DEPRESSED?… MAYBE JUST A LITTLE

I’m moping today.

I’ve let things get on top of me recently and now I’ve had enough.
I’m fed up with all the niggly medical problems, especially with the kids.

Dharma has just been diagnosed with hyper mobility so she is dealing with regular backpain and joint pain at just 11 years old.
Her nose bleeds have also just started again after over a year of being clear after some cauterization at the hospital.

Marjorie has ongoing orthopeadic problems.
The one that’s giving us most trouble at the moment is the Freiburg’s disease in her right foot.
It’s seriously impacting the career path she wants to take and apart from regular follow ups and orthotics down at Stanmore there’s nothing happening about fixing the situation.
She’s also still under a consultant about her hip displasure she had as a baby but we are hoping she will soon be signed off of that one.

Murron is currently under investigations for her dizzy spells and headaches and we are waiting on an MRI appointment and then another follow up.
With all the time off she has had recently she is now on the Education Welfare Officers radar. Yet another thing to worry about.
I have to provide ‘proof’ of all hospital appointments and if she is off school sick I also have to get a Dr’s note.

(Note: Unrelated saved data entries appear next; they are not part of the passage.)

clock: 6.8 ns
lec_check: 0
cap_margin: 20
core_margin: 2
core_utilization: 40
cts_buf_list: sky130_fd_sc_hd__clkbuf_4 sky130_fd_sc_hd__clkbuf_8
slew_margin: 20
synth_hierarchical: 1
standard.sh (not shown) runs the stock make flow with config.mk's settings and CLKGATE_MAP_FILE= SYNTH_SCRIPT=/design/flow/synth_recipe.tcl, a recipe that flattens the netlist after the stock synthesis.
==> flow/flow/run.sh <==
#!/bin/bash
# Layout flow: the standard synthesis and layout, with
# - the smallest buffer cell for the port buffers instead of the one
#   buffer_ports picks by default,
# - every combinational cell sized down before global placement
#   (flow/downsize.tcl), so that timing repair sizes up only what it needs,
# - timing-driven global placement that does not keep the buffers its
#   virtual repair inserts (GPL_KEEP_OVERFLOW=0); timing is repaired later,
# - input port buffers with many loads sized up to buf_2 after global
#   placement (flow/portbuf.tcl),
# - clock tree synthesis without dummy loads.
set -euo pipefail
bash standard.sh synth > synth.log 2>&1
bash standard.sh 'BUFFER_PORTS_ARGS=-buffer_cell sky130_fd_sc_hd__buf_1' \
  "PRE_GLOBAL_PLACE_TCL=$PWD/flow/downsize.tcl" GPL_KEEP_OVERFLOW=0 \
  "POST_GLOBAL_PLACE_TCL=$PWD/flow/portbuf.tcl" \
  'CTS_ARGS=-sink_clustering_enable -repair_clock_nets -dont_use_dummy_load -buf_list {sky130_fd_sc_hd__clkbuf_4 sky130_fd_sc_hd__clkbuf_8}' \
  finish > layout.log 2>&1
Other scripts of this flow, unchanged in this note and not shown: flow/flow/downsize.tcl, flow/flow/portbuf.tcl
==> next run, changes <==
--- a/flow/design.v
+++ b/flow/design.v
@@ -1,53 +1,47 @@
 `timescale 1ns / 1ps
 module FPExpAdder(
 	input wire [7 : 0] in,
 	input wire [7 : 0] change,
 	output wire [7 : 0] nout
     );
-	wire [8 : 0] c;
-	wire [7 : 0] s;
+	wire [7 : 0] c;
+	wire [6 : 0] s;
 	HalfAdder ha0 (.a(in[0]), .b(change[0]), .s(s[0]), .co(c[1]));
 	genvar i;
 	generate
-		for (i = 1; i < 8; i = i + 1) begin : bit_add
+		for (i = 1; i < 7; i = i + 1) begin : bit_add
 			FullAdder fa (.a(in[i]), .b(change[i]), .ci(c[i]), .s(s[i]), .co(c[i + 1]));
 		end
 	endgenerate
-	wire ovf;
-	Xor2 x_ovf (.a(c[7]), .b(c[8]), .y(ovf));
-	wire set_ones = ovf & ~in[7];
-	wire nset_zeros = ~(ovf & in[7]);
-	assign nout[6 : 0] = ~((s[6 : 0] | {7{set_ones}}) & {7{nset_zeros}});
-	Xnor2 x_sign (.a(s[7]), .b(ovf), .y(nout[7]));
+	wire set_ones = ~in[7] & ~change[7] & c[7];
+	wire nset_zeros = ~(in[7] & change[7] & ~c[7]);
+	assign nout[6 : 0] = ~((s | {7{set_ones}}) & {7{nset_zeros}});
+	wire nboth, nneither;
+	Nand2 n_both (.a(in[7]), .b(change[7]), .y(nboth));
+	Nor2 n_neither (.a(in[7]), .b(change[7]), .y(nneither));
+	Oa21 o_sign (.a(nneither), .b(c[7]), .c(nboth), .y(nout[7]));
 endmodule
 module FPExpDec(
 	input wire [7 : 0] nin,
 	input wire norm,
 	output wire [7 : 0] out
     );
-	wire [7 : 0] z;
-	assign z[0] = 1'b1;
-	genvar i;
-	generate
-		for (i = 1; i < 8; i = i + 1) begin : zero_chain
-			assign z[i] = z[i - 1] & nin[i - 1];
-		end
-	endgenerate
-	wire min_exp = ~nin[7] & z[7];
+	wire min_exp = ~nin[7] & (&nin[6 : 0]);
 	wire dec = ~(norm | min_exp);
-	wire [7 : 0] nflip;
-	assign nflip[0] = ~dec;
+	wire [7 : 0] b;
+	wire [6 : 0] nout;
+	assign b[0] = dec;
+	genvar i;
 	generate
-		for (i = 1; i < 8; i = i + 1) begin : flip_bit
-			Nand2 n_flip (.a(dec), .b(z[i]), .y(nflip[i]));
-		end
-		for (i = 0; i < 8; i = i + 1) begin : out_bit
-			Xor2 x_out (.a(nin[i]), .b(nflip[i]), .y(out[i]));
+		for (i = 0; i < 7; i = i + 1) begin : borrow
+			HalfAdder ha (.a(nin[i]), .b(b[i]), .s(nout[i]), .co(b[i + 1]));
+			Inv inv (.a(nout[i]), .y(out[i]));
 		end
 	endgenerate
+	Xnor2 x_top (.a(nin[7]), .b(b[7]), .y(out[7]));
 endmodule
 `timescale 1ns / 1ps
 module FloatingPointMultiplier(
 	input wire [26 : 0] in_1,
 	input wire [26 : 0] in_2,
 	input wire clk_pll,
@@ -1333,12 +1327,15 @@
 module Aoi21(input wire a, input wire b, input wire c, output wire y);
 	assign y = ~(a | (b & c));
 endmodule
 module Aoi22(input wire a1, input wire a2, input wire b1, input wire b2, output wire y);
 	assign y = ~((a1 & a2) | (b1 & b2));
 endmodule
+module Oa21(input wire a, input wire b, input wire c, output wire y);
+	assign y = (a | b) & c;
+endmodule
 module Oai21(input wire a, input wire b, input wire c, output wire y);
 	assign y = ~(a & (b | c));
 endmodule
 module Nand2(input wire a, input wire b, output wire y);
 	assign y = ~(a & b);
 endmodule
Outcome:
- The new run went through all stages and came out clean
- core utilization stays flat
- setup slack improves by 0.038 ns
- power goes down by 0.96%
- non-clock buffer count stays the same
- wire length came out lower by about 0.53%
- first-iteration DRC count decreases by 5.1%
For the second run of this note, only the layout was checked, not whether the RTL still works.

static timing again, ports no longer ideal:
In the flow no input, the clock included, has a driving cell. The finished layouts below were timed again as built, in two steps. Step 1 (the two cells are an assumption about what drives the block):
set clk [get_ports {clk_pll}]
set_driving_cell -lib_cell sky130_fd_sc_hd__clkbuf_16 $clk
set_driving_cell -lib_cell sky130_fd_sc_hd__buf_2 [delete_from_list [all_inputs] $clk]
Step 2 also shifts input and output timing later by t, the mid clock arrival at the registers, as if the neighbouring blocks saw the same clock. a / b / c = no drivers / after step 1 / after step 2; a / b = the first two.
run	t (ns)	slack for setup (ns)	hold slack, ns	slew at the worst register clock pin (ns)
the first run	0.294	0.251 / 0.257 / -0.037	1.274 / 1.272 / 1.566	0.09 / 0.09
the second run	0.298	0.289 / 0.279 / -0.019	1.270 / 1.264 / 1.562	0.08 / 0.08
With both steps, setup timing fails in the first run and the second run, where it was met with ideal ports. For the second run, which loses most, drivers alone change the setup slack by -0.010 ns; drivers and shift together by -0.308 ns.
This design comes from an exercise in tuning for small area on the open sky130 flow, not from production work. Function was checked by simulation only, so behaviour that the tests miss may differ from the original. Power and IR drop assume default switching activity.

## router_top
module router_top(clock,resetn,read_enb_0,read_enb_1,read_enb_2,pkt_valid,data_in,data_out_0,data_out_1,data_out_2,vld_out_0,vld_out_1,vld_out_2,err,busy);
For scale: ~1000 cells after synthesis, about 460 flip-flops.
Settings: LEC_CHECK=0, CAP_MARGIN=20, CORE_MARGIN=2, CORE_UTILIZATION=70, PLACE_DENSITY=0.8, SLEW_MARGIN=20, SYNTH_HIERARCHICAL=1; clock period 5.0 ns.
standard.sh (not shown) runs the stock make flow with config.mk's settings and CLKGATE_MAP_FILE= SYNTH_SCRIPT=/design/flow/synth_recipe.tcl, a recipe that flattens the netlist after the stock synthesis.
==> flow/flow/run.sh <==
#!/bin/bash
# Own layout flow: the standard ORFS flow, with the ports buffered by the
# smallest buffer and a clock tree built without dummy loads. Make's output
# goes to flow_make.log; ORFS writes each step's log under orfs/logs/.
set -euo pipefail
CTS_ARGS="-sink_clustering_enable -repair_clock_nets -dont_use_dummy_load"
CTS_ARGS="$CTS_ARGS -buf_list sky130_fd_sc_hd__clkbuf_8"
CTS_ARGS="$CTS_ARGS -sink_clustering_size 20 -sink_clustering_max_diameter 80"
bash standard.sh "CTS_ARGS=$CTS_ARGS" \
  "BUFFER_PORTS_ARGS=-buffer_cell sky130_fd_sc_hd__buf_1" \
  finish > flow_make.log 2>&1
==> next run, changes <==
--- a/flow/config.mk
+++ b/flow/config.mk
@@ -8,6 +8,9 @@
 export CAP_MARGIN = 20
 export CORE_MARGIN = 2
-export CORE_UTILIZATION = 70
-export PLACE_DENSITY = 0.8
+export CORE_UTILIZATION = 60
+export CTS_BUF_LIST = sky130_fd_sc_hd__clkbuf_16
+export CTS_CLUSTER_DIAMETER = 100
+export CTS_CLUSTER_SIZE = 30
+export PLACE_DENSITY = 0.7
 export SLEW_MARGIN = 20
 export SYNTH_HIERARCHICAL = 1
What happened:
- The new run ran to the end with no violations
- core utilization drops by 11 points
- clock skew drops by 4.4 ps
- global-route usage drops by 4.8 points
- synthesized area is unchanged
- design area climbs by about 0.43%
- count of clock-buffer cells in the layout does not change
- critical path depth does not change
- via count drops by 1.0%
- sequential share of layout area drops by 0.32 points
- cell count climbs by 4.4%
==> next run, changes <==
==> flow/config.mk (replaced) <==
export PLATFORM = sky130hd
export DESIGN_NAME = router_top
export DESIGN_NICKNAME = router_top
export VERILOG_FILES = /design/flow/design.v
export SDC_FILE = /design/flow/constraint.sdc
export NUM_CORES = 4
export LEC_CHECK = 0
export CAP_MARGIN = 5
export CORE_MARGIN = 2
export CORE_UTILIZATION = 60
export PLACE_DENSITY = 0.7
export SLEW_MARGIN = 5
export SYNTH_HIERARCHICAL = 1
Result:
- The changed run finished with timing, DRC and antenna clean
- final area hardly moves
- combinational power stays flat
- clock-buffer cell count stays the same
- routed wire length rose slightly
- global-route usage does not change
- via count goes down slightly
- worst setup slack got worse by 40 ps


Another version of the RTL of router_top (not shown whole).
Size: ~990 cells after synthesis, ~43 I/O pins.
==> flow/config.mk <==
export PLATFORM = sky130hd
export DESIGN_NAME = router_top
export DESIGN_NICKNAME = router_top
export VERILOG_FILES = /design/flow/design.v
export SDC_FILE = /design/flow/constraint.sdc
export NUM_CORES = 4
export LEC_CHECK = 0
export CAP_MARGIN = 20
export CORE_MARGIN = 2
export CORE_UTILIZATION = 60
export CTS_BUF_LIST = sky130_fd_sc_hd__clkbuf_16
export CTS_CLUSTER_DIAMETER = 100
export CTS_CLUSTER_SIZE = 30
export PLACE_DENSITY = 0.7
export SLEW_MARGIN = 20
export SYNTH_HIERARCHICAL = 1
==> flow/constraint.sdc <==
create_clock -name core_clock -period 5.0 [get_ports {clock}]
set_input_delay 1.0000 -clock core_clock [delete_from_list [all_inputs] [get_ports {clock}]]
set_output_delay 1.0000 -clock core_clock [all_outputs]
set_load 0.01 [all_outputs]
==> flow/flow/run.sh <==
#!/bin/bash
# Own layout flow: the standard ORFS flow, with the ports buffered by the
# smallest buffer and a clock tree built without dummy loads. Make's output
# goes to flow_make.log; ORFS writes each step's log under orfs/logs/.
set -euo pipefail
CTS_ARGS="-sink_clustering_enable -repair_clock_nets -dont_use_dummy_load"
CTS_ARGS="$CTS_ARGS -buf_list sky130_fd_sc_hd__clkbuf_16"
CTS_ARGS="$CTS_ARGS -sink_clustering_size 30 -sink_clustering_max_diameter 100"
bash standard.sh "CTS_ARGS=$CTS_ARGS" \
  "BUFFER_PORTS_ARGS=-buffer_cell sky130_fd_sc_hd__buf_1" \
  finish > flow_make.log 2>&1
The baseline produced a clean layout.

Ian is in constant pain because of his Psoriatic arthritis and the condition will only get worse with time.
He’s already had a shoulder surgery and several sets of facet joint injections.

My Dad has just had his right hip replaced.
After a really rough first two days he’s actually leaving hospital this afternoon.

And me?
I’m still recovering from the surgery I had on my foot nearly 4 months ago.
It’s taken a lot longer to get back to some normality than I thought it would. I’m seeing physios next week.
There’s no guarnatee that the same thing won’t happen on my right foot or even re-occur in my left foot.
Chances are, because my dad has now had hip problems and his sister has also had both hips replaced, there’s a good chance that could be in my future too!

All of that coupled with a few other recent issues have left me feeling just a bit depressed and teary today.

It’s time to re-evaluate things.
My family is always going to come first wherever possible but at the moment I can’t see any way to change things.

So I apologise now if I seem down and not my normal sparkly self.
I’ve just had enough.
If I win the lottery tonight my problems will be solved.